Posted on 10/30/2007 11:52:30 AM PDT by bs9021
Community colleges have tried just about every promotional gimmick short of a Going out of business sale. Ironically, given their increasing use of remedial coursework, that might be the most appropriate stratagem for them to use.
Estimates vary, but many community-college educators and experts say that on average between 40 percent and 70 percent of new students entering two-year colleges around the country place into remedial math, Debra E. Blum reports in The Chronicle of Higher Education. And the news gets even worse.
There are students taking these courses three, four, five times before they can pass them, and many who drop out, give up before they do, Barbara S. Bonham of Appalachian State said. Graduation hopes seem to fade with every repeat.

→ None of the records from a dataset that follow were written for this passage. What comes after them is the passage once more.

**src/rtl/hs_env_pkg.sv**
```systemverilog
// Shared types and default parameter values for the hs_env handshake test environment.
package hs_env_pkg;

   typedef enum logic [1:0] {
      IDLE   = 2'd0,
      REQ_HI = 2'd1,
      REQ_LO = 2'd2
   } prod_state_e;

   localparam int CNT_W_DEF       = 16;
   localparam int SYNC_STAGES_DEF = 2;
   localparam int TIMEOUT_DEF     = 1024;

endpackage

```
**src/rtl/hs_sync.sv**
```systemverilog
// Single-bit multi-flop synchronizer for asynchronous handshake inputs.
module hs_sync #(
   parameter int SYNC_STAGES = 2
) (
   input  logic clk,
   input  logic reset,
   input  logic d,
   output logic q
);

   logic [SYNC_STAGES-1:0] sync_q;
   logic [SYNC_STAGES-1:0] sync_d;

   // shift the raw input into the synchronizer chain
   always_comb begin
      sync_d = {sync_q[SYNC_STAGES-2:0], d};
   end

   // synchronizer flops, cleared by synchronous reset
   always_ff @(posedge clk) begin
      if (reset) begin
         sync_q <= {SYNC_STAGES{1'b0}};
      end else begin
         sync_q <= sync_d;
      end
   end

   assign q = sync_q[SYNC_STAGES-1];

endmodule

```
**src/rtl/hs_env.sv**
```systemverilog
// 4-phase handshake producer/sink environment for an asynchronous pipeline.
// Optional watchdog enabled by defining HS_ENV_TIMEOUT_EN.
module hs_env
   import hs_env_pkg::*;
#(
   parameter int CNT_W       = CNT_W_DEF,
   parameter int SYNC_STAGES = SYNC_STAGES_DEF,
   parameter int TIMEOUT     = TIMEOUT_DEF
) (
   input  logic             clk,
   input  logic             reset,
   input  logic             start,
   input  logic [CNT_W-1:0] n_tokens,
   input  logic             ai,
   input  logic             ro,
   output logic             ri,
   output logic             ao,
   output logic             busy,
   output logic             done,
   output logic [CNT_W-1:0] sent_cnt,
   output logic [CNT_W-1:0] recv_cnt,
   output logic             timeout_err
);

   logic ai_s;
   logic ro_s;

   prod_state_e      state_q, state_d;
   logic [CNT_W-1:0] n_lat_q, n_lat_d;
   logic [CNT_W-1:0] sent_q, sent_d, sent_inc;
   logic [CNT_W-1:0] recv_q, recv_d;
   logic             ri_q, ri_d;
   logic             ao_q, ao_d;
   logic             busy_q, busy_d;
   logic             done_q, done_d;

`ifdef HS_ENV_TIMEOUT_EN
   localparam int WD_W = $clog2(TIMEOUT + 1);
   logic [WD_W-1:0] wd_q, wd_d;
   logic            terr_q, terr_d;
`endif

   hs_sync #(.SYNC_STAGES(SYNC_STAGES)) u_sync_ai (.clk(clk), .reset(reset), .d(ai), .q(ai_s));
   hs_sync #(.SYNC_STAGES(SYNC_STAGES)) u_sync_ro (.clk(clk), .reset(reset), .d(ro), .q(ro_s));

   // producer next state, sink tracking and optional watchdog
   always_comb begin
      state_d  = state_q;
      n_lat_d  = n_lat_q;
      sent_d   = sent_q;
      sent_inc = sent_q + {{(CNT_W-1){1'b0}}, 1'b1};
      done_d   = 1'b0;
      case (state_q)
         IDLE: begin
            if (start) begin
               if (n_tokens != {CNT_W{1'b0}}) begin
                  n_lat_d = n_tokens;
                  sent_d  = {CNT_W{1'b0}};
                  state_d = REQ_HI;
               end else begin
                  done_d = 1'b1;
               end
            end else begin
               state_d = IDLE;
            end
         end
         REQ_HI: begin
            if (ai_s) begin
               state_d = REQ_LO;
            end else begin
               state_d = REQ_HI;
            end
         end
         REQ_LO: begin
            if (!ai_s) begin
               sent_d = sent_inc;
               if (sent_inc == n_lat_q) begin
                  state_d = IDLE;
                  done_d  = 1'b1;
               end else begin
                  state_d = REQ_HI;
               end
            end else begin
               state_d = REQ_LO;
            end
         end
         default: begin
            state_d = IDLE;
         end
      endcase

`ifdef HS_ENV_TIMEOUT_EN
      // the watchdog measures dwell time in one busy state, not total run time
      terr_d = terr_q;
      if ((state_q == IDLE) || (state_d != state_q)) begin
         wd_d = {WD_W{1'b0}};
      end else if (wd_q == WD_W'(TIMEOUT - 1)) begin
         wd_d    = {WD_W{1'b0}};
         terr_d  = 1'b1;
         state_d = IDLE;
         done_d  = 1'b0;
      end else begin
         wd_d = wd_q + {{(WD_W-1){1'b0}}, 1'b1};
      end
`endif

      ri_d   = (state_d == REQ_HI);
      busy_d = (state_d != IDLE);
      ao_d   = ro_s;
      if (ao_q && !ro_s) begin
         recv_d = recv_q + {{(CNT_W-1){1'b0}}, 1'b1};
      end else begin
         recv_d = recv_q;
      end
   end

   // producer FSM and registered outputs
   always_ff @(posedge clk) begin
      if (reset) begin
         state_q <= IDLE;
         n_lat_q <= {CNT_W{1'b0}};
         sent_q  <= {CNT_W{1'b0}};
         recv_q  <= {CNT_W{1'b0}};
         ri_q    <= 1'b0;
         ao_q    <= 1'b0;
         busy_q  <= 1'b0;
         done_q  <= 1'b0;
      end else begin
         state_q <= state_d;
         n_lat_q <= n_lat_d;
         sent_q  <= sent_d;
         recv_q  <= recv_d;
         ri_q    <= ri_d;
         ao_q    <= ao_d;
         busy_q  <= busy_d;
         done_q  <= done_d;
      end
   end

`ifdef HS_ENV_TIMEOUT_EN
   // watchdog counter and sticky error flag
   always_ff @(posedge clk) begin
      if (reset) begin
         wd_q   <= {WD_W{1'b0}};
         terr_q <= 1'b0;
      end else begin
         wd_q   <= wd_d;
         terr_q <= terr_d;
      end
   end

   assign timeout_err = terr_q;
`else
   logic unused_timeout;
   assign unused_timeout = (TIMEOUT != 0);
   assign timeout_err    = 1'b0;
`endif

   assign ri       = ri_q;
   assign ao       = ao_q;
   assign busy     = busy_q;
   assign done     = done_q;
   assign sent_cnt = sent_q;
   assign recv_cnt = recv_q;

endmodule
```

No national statistics exist to track pass rates, but among a group of 27 two-year colleges participating in a foundation-supported effort to improve graduations and transfer rates, called Achieving the Dream, the data are grim, Blum writes. Fewer than one-quarter of the students at the 27 colleges who placed into a remedial-math course in academic 2002-3 had finished their pre-college math requirements three years later.
(Excerpt) Read more at campusreportonline.net ...

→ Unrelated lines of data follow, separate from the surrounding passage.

`src/rtl/uart_rx_oversampled.sv`:
```
// Oversampling 8N1 UART receiver: synchronises rx_in, majority-votes three mid-bit
// samples and emits one-cycle data_valid / frame_err strobes.
module uart_rx_oversampled #(
    parameter int data_width      = 8,
    parameter int clk_freq        = 50000000,
    parameter int baudrate        = 9600,
    parameter int oversample      = 16,
    parameter int tick_per_sample = clk_freq / (baudrate * oversample)
) (
    input  logic                  clk,
    input  logic                  rst,
    input  logic                  rx_in,
    output logic [data_width-1:0] data_out,
    output logic                  data_valid,
    output logic                  frame_err,
    output logic                  busy
);

    localparam int PW = (tick_per_sample > 1) ? $clog2(tick_per_sample) : 1;
    localparam int SW = $clog2(oversample);
    localparam int BW = (data_width > 1) ? $clog2(data_width) : 1;
    localparam int M  = oversample / 2;

    localparam logic [PW-1:0] TICK_LAST = PW'(tick_per_sample - 1);
    localparam logic [SW-1:0] CNT_PRE   = SW'(M - 1);
    localparam logic [SW-1:0] CNT_MID   = SW'(M);
    localparam logic [SW-1:0] CNT_DEC   = SW'(M + 1);
    localparam logic [SW-1:0] CNT_LAST  = SW'(oversample - 1);
    localparam logic [BW-1:0] BIT_LAST  = BW'(data_width - 1);

    typedef enum logic [2:0] {IDLE, START, DATA, STOP, BRK} state_t;

    state_t                state_q, state_d;
    logic                  sync1_q, sync1_d;
    logic                  sync2_q, sync2_d;
    logic [PW-1:0]         presc_q, presc_d;
    logic [SW-1:0]         sample_cnt_q, sample_cnt_d;
    logic [BW-1:0]         bit_cnt_q, bit_cnt_d;
    logic                  v0_q, v0_d;
    logic                  v1_q, v1_d;
    logic [data_width-1:0] shreg_q, shreg_d;
    logic [data_width-1:0] data_out_q, data_out_d;
    logic                  data_valid_q, data_valid_d;
    logic                  frame_err_q, frame_err_d;

    logic rx_s;
    logic tick;
    logic vote;
    logic decide;
    logic bit_end;

    assign rx_s    = sync2_q;
    assign tick    = (presc_q == TICK_LAST);
    // Third vote sample is taken live on the decision tick itself.
    assign vote    = (v0_q & v1_q) | (v0_q & rx_s) | (v1_q & rx_s);
    assign decide  = tick && (sample_cnt_q == CNT_DEC);
    assign bit_end = tick && (sample_cnt_q == CNT_LAST);

    always_comb begin
        state_d      = state_q;
        sync1_d      = rx_in;
        sync2_d      = sync1_q;
        presc_d      = tick ? '0 : presc_q + PW'(1);
        sample_cnt_d = sample_cnt_q;
        bit_cnt_d    = bit_cnt_q;
        v0_d         = v0_q;
        v1_d         = v1_q;
        shreg_d      = shreg_q;
        data_out_d   = data_out_q;
        data_valid_d = 1'b0;
        frame_err_d  = 1'b0;

        if (tick) begin
            sample_cnt_d = sample_cnt_q + SW'(1);
            if (sample_cnt_q == CNT_PRE) v0_d = rx_s;
            if (sample_cnt_q == CNT_MID) v1_d = rx_s;
        end

        case (state_q)
            IDLE: begin
                if (tick && !rx_s) begin
                    state_d      = START;
                    sample_cnt_d = '0;
                end
            end
            START: begin
                if (decide && vote) begin
                    state_d = IDLE;
                end else if (bit_end) begin
                    state_d   = DATA;
                    bit_cnt_d = '0;
                end
            end
            DATA: begin
                if (decide) shreg_d[bit_cnt_q] = vote;
                if (bit_end) begin
                    if (bit_cnt_q == BIT_LAST) state_d = STOP;
                    else                       bit_cnt_d = bit_cnt_q + BW'(1);
                end
            end
            STOP: begin
                // Leave at mid stop bit so a back-to-back start edge is caught.
                if (decide) begin
                    if (vote) begin
                        data_out_d   = shreg_q;
                        data_valid_d = 1'b1;
                        state_d      = IDLE;
                    end else begin
                        frame_err_d  = 1'b1;
                        state_d      = BRK;
                    end
                end
            end
            BRK: begin
                if (tick && rx_s) state_d = IDLE;
            end
            default: state_d = IDLE;
        endcase
    end

    always_ff @(posedge clk) begin
        if (rst) begin
            state_q      <= IDLE;
            sync1_q      <= 1'b1;
            sync2_q      <= 1'b1;
            presc_q      <= '0;
            sample_cnt_q <= '0;
            bit_cnt_q    <= '0;
            data_out_q   <= '0;
            data_valid_q <= 1'b0;
            frame_err_q  <= 1'b0;
        end else begin
            state_q      <= state_d;
            sync1_q      <= sync1_d;
            sync2_q      <= sync2_d;
            presc_q      <= presc_d;
            sample_cnt_q <= sample_cnt_d;
            bit_cnt_q    <= bit_cnt_d;
            data_out_q   <= data_out_d;
            data_valid_q <= data_valid_d;
            frame_err_q  <= frame_err_d;
        end
        v0_q    <= v0_d;
        v1_q    <= v1_d;
        shreg_q <= shreg_d;
    end

    assign data_out   = data_out_q;
    assign data_valid = data_valid_q;
    assign frame_err  = frame_err_q;
    assign busy       = (state_q != IDLE);

endmodule

```
`config.mk`:
```
export PLATFORM = sky130hd
export DESIGN_NAME = uart_rx_oversampled
export DESIGN_NICKNAME = d
export VERILOG_FILES = /design/src/rtl/uart_rx_oversampled.sv
export SDC_FILE = /design/constraint.sdc
export NUM_CORES = 1
export LEC_CHECK = 0
export CAP_MARGIN = 5
export CORE_UTILIZATION = 65
export CTS_BUF_LIST = sky130_fd_sc_hd__clkbuf_4 sky130_fd_sc_hd__clkbuf_8
export DETAILED_ROUTE_END_ITERATION = 12
export DONT_BUFFER_PORTS = 1
export PLACE_DENSITY = 0.88
export SLEW_MARGIN = 40
export SYNTH_ARGS = -nofsm -noshare
export SYNTH_HDL_FRONTEND = slang
export SYNTH_SLANG_ARGS = --single-unit
```
`constraint.sdc`:
```
create_clock -name clk -period 4.75 [get_ports clk]
set_clock_uncertainty 0.05 [all_clocks]
set_input_delay 0.475 -clock clk [delete_from_list [all_inputs] [get_ports clk]]
set_output_delay 0.475 -clock clk [all_outputs]
set_load 0.1 [all_outputs]
```
* Yosys cells after proc, flatten, opt, wreduce, memory -nomap -nowiden *
Cells that the tools add are included.

operators by class
  add/sub/neg operators = 3
  order comparisons = 2
  equal/unequal tests = 19
  multiplexer cells = 22
  bitwise logic cells = 7
  reductions and logical operators = 18

operator list
  operator                                              count
  2-to-1 mux 3 bit                                      12
  inequality test 2 bit (second input constant)         8
  one-hot mux 3 bit (5 select lines)                    1
  equality test 4 bit (second input constant)           3
  2-to-1 mux 4 bit                                      3
  adder 9 x 1 -> 9 bit (second input constant)          1
  equality test 9 bit (second input constant)           1
  bitwise mux 8 bit                                     1
  equality test 3 x 2 -> 1 bit (second input constant)  2
  equality test 3 bit (second input constant)           2
  logical AND 1 bit                                     6
  one-hot mux 3 bit (2 select lines)                    1
  AND reduction 2 bit                                   3
  AND reduction 6 bit                                   1
  AND reduction 5 bit                                   1
  adder 4 x 1 -> 4 bit (second input constant)          1
  equality test 4 x 3 -> 1 bit (second input constant)  1
  < comparator 3 x 4 -> 1 bit (second input constant)   1
  adder 3 x 1 -> 3 bit (second input constant)          1
  bitwise AND 1 bit                                     3
  demux 1 bit (select 3 bit)                            1
  equality test 3 x 1 -> 1 bit (second input constant)  1
  >= comparator 3 x 1 -> 1 bit (second input constant)  1
  zero test 3 bit                                       1
  10 further kinds                                      14

storage, ports and cells
  register bits after elaboration = 41
  logic and storage cells = 83

* Depth between registers and ports, before layout *
Gate-level depths: netlist of run 1.

  word-level depth = 6
  gate-level depth with buffers = 8
  mapped depth without buffers = 7

* Worst setup path before layout of run 1 *
No wires, ideal clock.

  kind = register to register
  start = reg state_q[0]
  end = reg sample_cnt_q[1]
  library setup time = 0.128 ns
  data arrival time = 1.855 ns
  path slack = 2.718 ns
  stages on the path, launching flop included = 7
  buffers on the path = 1
  clock period less this slack = 2.032 ns
  path through = dfxtp_1 -> clkbuf_1 -> or3_1 -> nor2_1 -> nor2_1 -> a22oi_1 -> nor2_1

between the ends
  cells in the longest elaborated chain, start to end = 2

RTL lines
  what                      RTL line  source
  start: declaration        33        state_t state_q, state_d;
  start signal: assignment  133       state_q <= state_d;
  zero test 3 bit           79        case (state_q)
  2-to-1 mux 4 bit          79
  end signal: assignment    137       sample_cnt_q <= sample_cnt_d;
  end: declaration          37        logic [SW-1:0] sample_cnt_q, sample_cnt_d;

No other way between the ends.
A chain may end at the register's enable or synchronous reset.

* Final worst setup path of run 1 *
  start = reg presc_q[0]
  end = reg data_out_q[3] (netlist: data_out[3])

between the ends
  cells in the longest elaborated chain, start to end = 3

RTL lines
  what                           RTL line  source
  start: declaration             36        logic [PW-1:0] presc_q, presc_d;
  start signal: assignment       136       presc_q <= presc_d;
  equality test 9 bit            53        assign tick = (presc_q == TICK_LAST);
  logical AND 1 bit              56        assign decide = tick && (sample_cnt_q == CNT_DEC);
  AND reduction 3 bit (no line)  -
  end signal: assignment         139       data_out_q <= data_out_d;
  end: declaration               42        logic [data_width-1:0] data_out_q, data_out_d;

No other way between the ends.

==> results.ini, run 1 <==
[status]
outcome=complete, no violations

[logic_synthesis]
netlist_area_um2=1841
synth-adder-area-share=0.05303
synthFlopType=dfxtp_1
yosysWarningCount=0
synth_top_area_share=0.3372
synth_cells=192
synth-async-reset-ratio=0
syn-num-nets=202
ys_seq_area_frac=0.5003
synth_top_cell_by_area=dfxtp_1
synth_xor_area_frac=0.03331
synth_edf_count=10
post_synth.cell_area_avg_um2=9.586
ys_types=41
ys_ff_latch=41
synth_compound_area_frac=0.06186
synth_top_family_by_area=simple AND/OR/NAND/NOR gates
synthMuxAreaShare=0.04963
synth-simple-area-share=0.2746
synthTopCellsByArea=dfxtp_1 34%, edfxtp_1 16%, nor2_1 6.7%

[global_routing]
first_global_vias=1294
grt_overflow=0
antenna_found_initial=0
grt.busiest_layer=met2
use_met1=0.2599
grt_pass1_wl_um=5444
grt_max_degree=25
grtUsageTotal=0.2287
met2_usage=0.3752
use_met3=0.08665

[clocking]
h-tree-depth=2
cts_buffer_depth=2
cts_setup_buffers=0
clk-insertion-delay-late_ns=0.35
clock-sinks=41
path_clk_slew_ns=0.11
hold_buffers=0
numCtsBuffers=5
cts_root_buf=clkbuf_4
cts_tree=built
post_cts_resized=0

[final_layout]
antenna_cells=0
fillers=173
drive_gt1_frac=0.1347
layout.nets=202
final_area_um2=1931
syn_to_final_growth_pct=4.895
fin_util=0.7519
layout.cells.non_filler=223

[placement]
gp_congestion=0.8259
dp.cells=215
dp_hpwl_um=2344
io_buffer_count=0
dpl_cell_area_um2=1864
post-place-ws_ns=2.515

[die]
pin_count=14
start_util=0.7169
core_um2=2567
die_h_um=55.21
die-area_um2=3048
die_x_um=55.21
num_rows=18

[sta]
fin_crit_sh=0.4635
finalCriticalPeriod_ns=2.202
setup-tns-final_ns=0
slew_headroom=0.4871
worst_pin_slew_ns=0.7651
whs_ns=0.1292
rsz0062_at_grt=false
setup_ws_ns=2.548
hold_viol=0
finalMaxSlewViolations=0
finalSetupViolCount=0
fmax_mhz=454.2

[route]
drt_iter0_markers=64
vias_per_cell=6.027
dr_total_vias=1344
drc=0
drtPass1Iterations=4
ant_nets=0
wire_per_inst_um=14.43
routed_wl_um=3218

[power_and_ir_drop]
ir_drop_uv=250.3
switching_share=0.1996
power_density_nw_per_um2=291.0
share_comb_of_total_power=0.023
p_total_uw=561.9
p_clk_frac=0.333
power.leakage_nw=0.6736
switchingPower_uw=112.2
p_int_uw=449.7
p_seq_frac=0.645

[min_path]
hold_path.startpoint=rst
hold_class=in2reg

[worst_setup_path]
cp-endpoint=data_out[3]
slowest_delay_ns=0.70
critPathLaunchType=register
path_cells=inv_1, ha_1, nor4b_4, nand2b_2, nor3_2, mux2i_1, nor2_1
slowest_stage=nor3_2
r2r_cells=7
r2r_start=presc_q[0]
crit_path_end_kind=register
path_depth=7
required_ns=4.94
cp.arrival_ns=2.39
r2r_end=data_out[3]
r2r_slack_ns=2.55
cpLargestDelayFamily=simple AND/OR/NAND/NOR gates
critPathKind=reg2reg
path_buf_inv=1
cp_max_fo=14
crit_start=presc_q[0]

[run]
maxCapViolCount=0

## Yosys cell counts (2+ instances only)
master / count
nor2_1: 33
dfxtp_1: 31
nand2_1: 14
edfxtp_1: 10
a21oi_1: 8
mux2i_1: 8
ha_1: 7
nor3_1: 7
clkbuf_1: 6
inv_1: 6
nand3_1: 6
xor2_1: 6
o21ai_0: 5
or3_1: 5
and2_1: 4
nand2b_1: 3
nand3b_1: 3
nor2b_1: 3
a21o_1: 2
nand4_1: 2
or2_0: 2
or2_2: 2
## power by group through the flow
stage                     clock network, mW  logic [mW]  registers (mW)
after floorplan                           0      0.0128           0.369
after global placement                    0      0.0117           0.370
after detailed placement                  0      0.0131           0.370
after CTS                             0.192      0.0132           0.362
after global routing                  0.204      0.0146           0.363
final                                 0.187      0.0129           0.362
## routing by layer
layer	part of all wire	wire length, um
met5	0	0
met3	0.072	231
met4	0.022	72
met1	0.43	1386
met2	0.47	1527
## cells in the final DEF, fill, tap and decap left out, types with 2 or more instances in the layout
cell type / instances
nand2_1: 14
and2_1: 4
inv_1: 6
nor2b_1: 3
ha_1: 7
nand2b_1: 3
dfxtp_1: 21
nor3_1: 7
or2_2: 2
or3_1: 4
nand3b_1: 3
edfxtp_1: 10
nor2_1: 33
dfxtp_2: 10
a21oi_1: 8
nand3_1: 6
clkbuf_4: 7
nand4_1: 2
a21o_1: 2
or2_0: 2
o21ai_0: 5
xor2_1: 6
mux2i_1: 8
## state kept, by name (all words and copies together) (netlist names)
register	flops
v0_q	1
data_out	8
rx_s	1
shreg_q	8
v1_q	1
data_valid	1
sample_cnt_q	4
sync1_q	1
state_q	3
frame_err	1
bit_cnt_q	3
presc_q	9
## worst min path at each step
stage / to / slack, ns / cells past startpoint
floorplan: rx_s / 0.34 / 1
global placement: rx_s / 0.35 / 1
detailed placement: rx_s / 0.35 / 1
CTS: data_out[0] / 0.12 / 1
global route: data_out[0] / 0.10 / 1
finish: data_out[0] / 0.13 / 1
## cell families (layout without fill, tap and decap cells)
kind of cell | after synthesis | in the layout
simple gates | 95 | 95
flops | 41 | 41
compound gates | 19 | 19
buf+inv | 13 | 14
mux | 9 | 9
fa+ha+maj | 8 | 8
xor+xnor | 7 | 7
## area by class of cell
class	instances	area, um^2	share of cell area
multi-input cells	138	870.8	0.4511
well taps	30	37.54	0.01944
clock buffers	8	66.31	0.03435
flip-flops and latches	41	933.4	0.4835
inverters	6	22.52	0.01167
## worst reg2reg max path, stage by stage, from the launching register on
cell and delay, ns:
dfxtp_1 0.37, inv_1 0.07, ha_1 0.14, nor4b_4 0.21, nand2b_2 0.22, nor3_2 0.70, mux2i_1 0.28, nor2_1 0.06
(Power assumes the default switching activity.)
==> inputs of run 2 (changes only) <==
==> constraint.sdc (replaced) <==
create_clock -name clk -period 2.2 [get_ports clk]
set_clock_uncertainty 0.05 [all_clocks]
set_input_delay 0.22 -clock clk [delete_from_list [all_inputs] [get_ports clk]]
set_output_delay 0.22 -clock clk [all_outputs]
set_load 0.1 [all_outputs]
==> run 2 against run 1 <==
  * Non-clock buffer count increased by 18
  * Clock power increased to 2.6 times the previous value
  * Total power grew 130%
  * Wire length grew 17%
  * Sequential cell count unchanged
==> results.ini, run 2 (synthesis gave the netlist of run 1 again) <==
[status]
outcome=complete, no violations

[placement]
gp_congestion=0.8579  ; +3.9%
dp_hpwl_um=2648  ; +13%
post-place-ws_ns=-0.001115  ; -2.516 ns
dp.cells=231  ; +7.4%
io_buffer_count=0  ; unchanged
dpl_cell_area_um2=1971  ; +5.7%

[sta]
worst_pin_slew_ns=0.7420  ; -0.02310 ns
finalMaxSlewViolations=0  ; unchanged
rsz0062_at_grt=true
setup_ws_ns=0.05231  ; -2.496 ns
fmax_mhz=465.6  ; +2.5%
finalSetupViolCount=0  ; unchanged
setup-tns-final_ns=0  ; unchanged
hold_viol=0  ; unchanged
fin_crit_sh=0.9762  ; +0.5127
finalCriticalPeriod_ns=2.148  ; -0.05413 ns
whs_ns=0.02704  ; -0.1022 ns
slew_headroom=0.5037  ; +0.01654

[final_layout]
layout_common_cells=32 x nor2_1, 29 x dfxtp_1, 16 x buf_4
multiInputGateArea_um2=889.6  ; +2.2%
fillers=160  ; -7.5%
final_area_um2=2092  ; +8.4%
syn_to_final_growth_pct=13.66
largest_reg_flops=9  ; unchanged
drive_gt1_frac=0.1659  ; +0.03116
final_common_cell=nor2_1
top_register=presc_q
antenna_cells=0  ; unchanged
layout.nets=220  ; +8.9%
layout.cells.non_filler=241  ; +8.1%
regArea_um2=923.4  ; -1.1%
fin_util=0.8148  ; +0.06287

[power_and_ir_drop]
power_density_nw_per_um2=629.7  ; +120%
ir_drop_uv=588.8  ; +140%
p_total_mw=1.317  ; +130%
power.leakage_nw=0.7807  ; +16%

[worst_setup_path]
crit_path_end_kind=register
required_ns=2.44  ; -2.50 ns
slowest_stage=or4_4
cp.arrival_ns=2.39  ; about the same
r2r_cells=7  ; unchanged
critPathLaunchType=register
r2r_slack_ns=0.05  ; -2.50 ns
path_cells=inv_1, ha_1, nor4b_4, nand2b_4, or4_4, or3_1, a21oi_1
critPathKind=reg2reg
path_buf_inv=1  ; unchanged
cpLargestDelayFamily=simple AND/OR/NAND/NOR gates
cp_max_fo=6  ; -8
path_depth=7  ; unchanged
slowest_delay_ns=0.55  ; -0.15 ns

[min_path]
hold_class=in2reg
hold_depth=2  ; +1

[route]
drt_iter0_markers=84  ; +31%
drc=0  ; unchanged
ant_nets=0  ; unchanged
drtPass1Iterations=4  ; unchanged
routed_wl_um=3777  ; +17%
vias_per_cell=5.900  ; -2.1%
dr_total_vias=1422  ; +5.8%
wire_per_inst_um=15.67  ; +8.6%

[clocking]
h-tree-depth=2  ; unchanged
numCtsBuffers=5  ; unchanged
path_clk_slew_ns=0.13  ; +0.02 ns
clock-sinks=41  ; unchanged
cts_root_buf=clkbuf_4
clk-insertion-delay-late_ns=0.36  ; about the same
cts_tree=built
cts_buffer_depth=2  ; unchanged

[die]
num_rows=18  ; unchanged
die-area_um2=3048  ; unchanged
start_util=0.7169  ; unchanged
die_h_um=55.21  ; unchanged
core_um2=2567  ; unchanged
die_x_um=55.21  ; unchanged
pin_count=14  ; unchanged

[global_routing]
grt_pass1_wl_um=6009  ; +10%
grtUsageTotal=0.2602  ; +0.03142
grt_max_degree=21  ; -16%
first_global_vias=1367  ; +5.6%
grt_overflow=0  ; unchanged
antenna_found_initial=0  ; unchanged

[run]
maxCapViolCount=0  ; unchanged

## run 2: cell types whose count changed in the layout (fill, tap and decap cells not counted), moves of 2 or more
cell           previous run  this run
dlygate4sd3_1             0         2
clkbuf_4                  7         5
dfxtp_2                  10         2
dfxtp_1                  21        29
buf_4                     0        16
## run 2: area by class of cell
class	count	area share
Sequential cell	41	0.4414
Multi-Input combinational cell	138	0.4252
Timing Repair Buffer	18	0.06699
Clock inverter	3	0.01974
Clock buffer	5	0.01794
Tap cell	30	0.01794
Inverter	6	0.01077
## run 2: power breakdown
group	total, mW	internal [mW]	switching, mW
registers	0.783	0.776	0.00752
clock network	0.492	0.235	0.257
logic	0.0416	0.0190	0.0227
## run 2: worst reg2reg max path, delay by kind of cell (launching register included)
family                     cells  cell delay, ns
adders and majority gates      1            0.16
buffers and inverters          1            0.07
AOI/OAI and AO/OA              1            0.15
DFF                            1            0.37
and+or+nand+nor                4            1.29
## run 2: layer usage
metal | vias up | track usage | share of wire
li1 | 696 | - | -
met1 | 660 | 0.2919 | 0.40
met2 | 57 | 0.4492 | 0.51
met3 | 9 | 0.05621 | 0.062
met4 | 0 | 0.1571 | 0.025
met5 | - | 0 | 0
## run 2: path summary, 6_finish.rpt
kind               from      endpoint
max          presc_q[1]  bit_cnt_q[0]
min                 rst     frame_err
max reg2reg  presc_q[1]  bit_cnt_q[0]
min reg2reg     sync1_q          rx_s
## run 2: timing repair
action	CTS	global route
gates resized for setup	1	6
setup endpoints to repair	1	5
buffers inserted	0	0
endpoints found under the hold margin	20	0
hold buffers	2	0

Not everyone is suited to be a rocket scientist and besides, the unions are always looking for new members.
But the dream of attending an elite law school with a secret handshake and ascending to the highest echelons of power for the most mediocre and their wives lives on!
I have a son who is gifted mathematically and is in his 4th year of pharmacy school at a private college.
My daughter is math challenged and attending a community college. Thank God it’s cheap and the credits count toward transfer.
Community colleges accept everybody with a high school diploma or GED. With the deplorable teaching environment in most high schools, it’s not surprising that many HS graduates fail in community college. Fix the high schools and you will eliminate the need for community colleges altogether.